Closed adam-faulkner closed 4 years ago

adam-faulkner commented 4 years ago

Hi, when running the pretrained biLSTM for punctuation-restoration, I get the following output from inferer.infer_sentence("hi how are you"):

Predicted Label: .hI. How.

and inferer.infer_from_file("./data/input.txt", out_file="./data/output.txt") produces the following output.txt:

hi how are you,.hI. How.
i am fine thanks,"I, am fine thanks."

Does the pretrained model not work?

Tested on both OSX and Linux

plkmo commented 4 years ago

What are the params you've used for For default, I have tested on my side and its fine. I have re-uploaded files again to be sure.
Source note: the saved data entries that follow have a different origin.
Context: an optimization exercise on an open-source flow, tuned for small area. The choices shown serve that exercise and are no tape-out recipe. Function was checked by simulation only, so behaviour that the tests miss may differ from the original. Power figures rest on the tool's default switching activity, not on a simulated workload.

==> inputs of 10-21 <==
==> flow/design.v <==
module risc_v_core
(
    input clk,
    input reset_n,
    output [31:0] imem_addr,
    input [31:0] imem_rdata,
    output [29:0] dmem_addr,
    output [3:0] dmem_we,
    output [31:0] dmem_wdata,
    input [31:0] dmem_rdata
);
    localparam [3:0] C_NONE  = 4'd0;
    localparam [3:0] C_OPIMM = 4'd1;
    localparam [3:0] C_OP    = 4'd2;
    localparam [3:0] C_LUI   = 4'd3;
    localparam [3:0] C_AUIPC = 4'd4;
    localparam [3:0] C_JAL   = 4'd5;
    localparam [3:0] C_JALR  = 4'd6;
    localparam [3:0] C_BR    = 4'd7;
    localparam [3:0] C_LD    = 4'd8;
    localparam [3:0] C_ST    = 4'd9;
    reg [31:0] pc;
    reg jbr;                        
    reg [3:0] st;                   
    reg [3:0] cls_d;
    reg [31:7] ir_d;
    reg [3:0] cls_e;
    reg [31:7] ir_e;
    reg w_en;                       
    reg byp1, byp2;
    reg w_br;                       
    reg w_ld;
    reg w_jmp;
    reg [2:0] w_f3;
    reg [4:0] w_idx;
    reg [31:0] w_d;
    reg [1:0] w_hi;
    reg [31:0] rf [1:31];
    wire f_e = ~st[2];
    wire f_w = ~st[3];
    wire c2 = pc[1] & (f_w | pc[0]);
    wire [29:0] pcu = c2 ? pc[31:2] : pc[31:2] - 30'd1;
    wire [1:0] pcl_e = pc[1:0] + {f_e, ~f_e};
    wire [1:0] pcl_w = pc[1:0] + {f_w, ~f_w};
    wire [31:0] epc = {pcu, pcl_e};
    wire [31:0] link = {pcu, pcl_w};
    wire [31:0] tgt = {w_hi, w_d[31:2]};
    wire jb = w_br & (tgt != link);
    wire [1:0] lo = w_d[1:0];
    wire [15:0] lh = lo[1] ? dmem_rdata[31:16] : dmem_rdata[15:0];
    wire [7:0] lb = lo[0] ? lh[15:8] : lh[7:0];
    reg [31:0] ldata;
    always @(*) begin
        case (w_f3[1:0])
            2'b00: ldata = {{24{lb[7] & ~w_f3[2]}}, lb};
            2'b01: ldata = {{16{lh[15] & ~w_f3[2]}}, lh};
            default: ldata = dmem_rdata;
        endcase
    end
    wire [31:0] wdata = w_ld ? ldata : (w_jmp ? {link[29:0], 2'b00} : w_d);
    wire [2:0] f3 = ir_e[14:12];
    wire [4:0] rd = ir_e[11:7];
    wire [4:0] rs1 = ir_e[19:15];
    wire [4:0] rs2 = ir_e[24:20];
    wire is_opimm = cls_e == C_OPIMM;
    wire is_op    = cls_e == C_OP;
    wire is_lui   = cls_e == C_LUI;
    wire is_auipc = cls_e == C_AUIPC;
    wire is_jal   = cls_e == C_JAL;
    wire is_jalr  = cls_e == C_JALR;
    wire is_br    = cls_e == C_BR;
    wire is_ld    = cls_e == C_LD;
    wire is_st    = cls_e == C_ST;
    wire [31:0] sel1, sel2;
    wire [31:0] src1, src2;
    integer i;
    genvar g, b;
    assign sel1[0] = byp1;
    assign sel2[0] = byp2;
    generate
        for (g = 1; g < 32; g = g + 1) begin : dec
            assign sel1[g] = ~byp1 & (rs1 == g);
            assign sel2[g] = ~byp2 & (rs2 == g);
        end
        for (b = 0; b < 32; b = b + 1) begin : rd_bit
            wire [31:0] d;
            assign d[0] = wdata[b];
            for (g = 1; g < 32; g = g + 1) begin : dv
                assign d[g] = rf[g][b];
            end
            rdmux32 m1 (.sel(sel1), .d(d), .q(src1[b]));
            rdmux32 m2 (.sel(sel2), .d(d), .q(src2[b]));
        end
    endgenerate
    wire [31:0] imm = (is_lui | is_auipc) ? {ir_e[31:12], 12'h0} :
                      {{21{ir_e[31]}}, ir_e[30:25], is_st ? ir_e[11:7] : ir_e[24:20]};
    reg [29:0] woff;                
    always @(*) begin
        if (is_br)
            woff = {{20{ir_e[31]}}, ir_e[7], ir_e[30:25], ir_e[11:9]};
        else if (is_jal)
            woff = {{12{ir_e[31]}}, ir_e[19:12], ir_e[20], ir_e[30:22]};
        else
            woff = {ir_e[31:12], 10'h0};
    end
    wire [31:0] tsum;
    bkadd #(.N(32)) u_tadd (.a(epc), .b({{2{woff[29]}}, woff}), .cin(1'b0),
                            .s(tsum), .cout(), .p(), .g());
    wire use_rs2 = is_op | is_br;
    wire [31:0] bop = use_rs2 ? src2 : imm;
    wire sub = is_br | ((is_op | is_opimm) & (f3[2:1] == 2'b01)) | (is_op & f3 == 3'b000 & ir_e[30]);
    wire [31:0] aa = {src1[31:2], src1[1:0] & {2{~is_jalr}}};
    wire [31:0] bb = {bop[31:2], bop[1:0] & {2{~is_jalr}}} ^ {32{sub}};
    wire [31:0] sum;
    wire cout;
    wire [31:0] ap, ag;
    bkadd #(.N(32)) u_add (.a(aa), .b(bb), .cin(sub), .s(sum), .cout(cout), .p(ap), .g(ag));
    wire ult = ~cout;
    wire slt = (src1[31] ^ bop[31]) ? src1[31] : sum[31];
    wire eq = sum == 32'h0;
    wire bcond = f3[0] ^ (f3[2] ? (f3[1] ? ult : slt) : eq);
    wire [4:0] sha = is_op ? src2[4:0] : rs2;
    wire left = ~f3[2] | (is_opimm & ir_e[31] & ir_e[30]);
    wire [4:0] amt = (f3[2] & left) ? (~sha + 5'd1) : sha;
    wire arith = f3[2] & ir_e[30] & ~left;
    reg [31:0] src1_rev, shr_rev;
    wire [31:0] sh_in = left ? src1_rev : src1;
    wire [31:0] shr = $signed({arith & src1[31], sh_in}) >>> amt;
    always @(*) begin
        for (i = 0; i < 32; i = i + 1) begin
            src1_rev[i] = src1[31 - i];
            shr_rev[i] = shr[31 - i];
        end
    end
    wire alu = is_op | is_opimm;
    wire s_sum = (alu & f3 == 3'b000) | is_jalr | is_ld;
    wire s_p = alu & (f3 == 3'b100 || f3 == 3'b110);      
    wire s_g = alu & (f3 == 3'b111 || f3 == 3'b110);      
    wire s_shr = alu & f3[1:0] == 2'b01 & ~left;
    wire s_shl = alu & f3[1:0] == 2'b01 & left;
    wire s_t = is_auipc | is_jal | is_br;
    wire s_lt = alu & f3[2:1] == 2'b01;
    wire lt = f3[0] ? ult : slt;
    wire [31:0] res = ({32{s_sum}} & sum) | ({32{s_p}} & ap) | ({32{s_g}} & ag) |
                      ({32{s_shr}} & shr) | ({32{s_shl}} & shr_rev) |
                      ({32{s_t}} & {tsum[29:0], 2'b00}) | ({32{is_lui}} & imm) |
                      {31'h0, s_lt & lt};
    wire [1:0] hi = is_jalr ? {2{src1[31] ^ bop[31] ^ cout}} : tsum[31:30];
    wire wen_e;
    wire writes = is_opimm | is_op | is_lui | is_auipc | is_jal | is_jalr | is_ld;
    assign wen_e = ~jb & writes & (rd != 5'd0);
    wire jumps = is_jal | is_jalr | (is_br & bcond);
    assign dmem_addr = sum[31:2];
    reg [3:0] we;
    always @(*) begin
        case (f3[1:0])
            2'b00: we = 4'b0001 << sum[1:0];
            2'b01: we = sum[1] ? 4'b1100 : 4'b0011;
            default: we = 4'b1111;
        endcase
    end
    assign dmem_we = (is_st & ~jb) ? we : 4'h0;
    assign dmem_wdata = {f3[1] ? src2[31:24] : (f3[0] ? src2[15:8] : src2[7:0]),
                         f3[1] ? src2[23:16] : src2[7:0],
                         (f3[1:0] == 2'b00) ? src2[7:0] : src2[15:8],
                         src2[7:0]};
    assign imem_addr = pc;
    wire [31:0] ir = imem_rdata;
    wire [2:0] df3 = ir[14:12];
    reg [3:0] dcls;
    always @(*) begin
        case (ir[6:0])
            7'b0010011: dcls = (df3 == 3'b001 && ir[30]) ? C_NONE : C_OPIMM;
            7'b0110011: dcls = (ir[30] && df3 != 3'b000 && df3 != 3'b101) ? C_NONE : C_OP;
            7'b0110111: dcls = C_LUI;
            7'b0010111: dcls = C_AUIPC;
            7'b1101111: dcls = C_JAL;
            7'b1100111: dcls = (df3 == 3'b000) ? C_JALR : C_NONE;
            7'b1100011: dcls = (df3[2:1] == 2'b01) ? C_NONE : C_BR;
            7'b0000011: dcls = (df3 == 3'b011 || df3[2:1] == 2'b11) ? C_NONE : C_LD;
            7'b0100011: dcls = (df3[2] || df3[1:0] == 2'b11) ? C_NONE : C_ST;
            default: dcls = C_NONE;
        endcase
    end
    always @(posedge clk, negedge reset_n) begin
        if (!reset_n) begin
            pc <= 32'h0;
            jbr <= 1'b0;
            st <= 4'h0;
            cls_d <= C_NONE;
            cls_e <= C_NONE;
            w_en <= 1'b0;
            w_br <= 1'b0;
        end else begin
            pc <= jb ? tgt : pc + 32'd1;
            jbr <= jb;
            st <= {st[2:0], 1'b1};
            cls_d <= (jb | jbr) ? C_NONE : dcls;
            cls_e <= jb ? C_NONE : cls_d;
            w_en <= wen_e;
            w_br <= ~jb & jumps;
        end
    end
    always @(posedge clk) begin
        ir_d <= ir[31:7];
        ir_e <= ir_d;
        w_ld <= is_ld;
        w_jmp <= is_jal | is_jalr;
        w_f3 <= f3;
        w_idx <= rd;
        w_d <= res;
        w_hi <= hi;
        byp1 <= wen_e & (rd == ir_d[19:15]);
        byp2 <= wen_e & (rd == ir_d[24:20]);
    end
    always @(posedge clk) begin
        for (i = 1; i < 32; i = i + 1)
            if (w_en && w_idx == i)
                rf[i] <= wdata;
    end
endmodule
v-iashin commented 4 years ago

Tested it today on my setup. I can confirm the same results as @adam-faulkner

from nlptoolkit.utils.config import Config
from nlptoolkit.punctuation_restoration.trainer import train_and_fit
from nlptoolkit.punctuation_restoration.infer import infer_from_trained

config = Config(task='punctuation_restoration') # loads default argument parameters as above
config.data_path = "./data/train.tags.en-fr.en" # sets training data path
config.batch_size = 32 = 5e-5 # change learning rate
config.model_no = 1 # sets model to PuncLSTM
inferer = infer_from_trained(config)
inferer.infer_from_file(in_file="./data/input.txt", out_file="./data/output.txt")

plkmo commented 4 years ago

Thanks for the detailed info. I have identified the problem now. Its with Config(task='punctuation_restoration'). The max encoder & decoder lengths were 200, but should be set to 80 for the pre-trained puncLSTM to work well. Have fixed with update to set them to 80 by default.

v-iashin commented 4 years ago

I tried and it worked for the sample data as expected.

adam-faulkner commented 4 years ago

Works as expected now, thanks for the fix!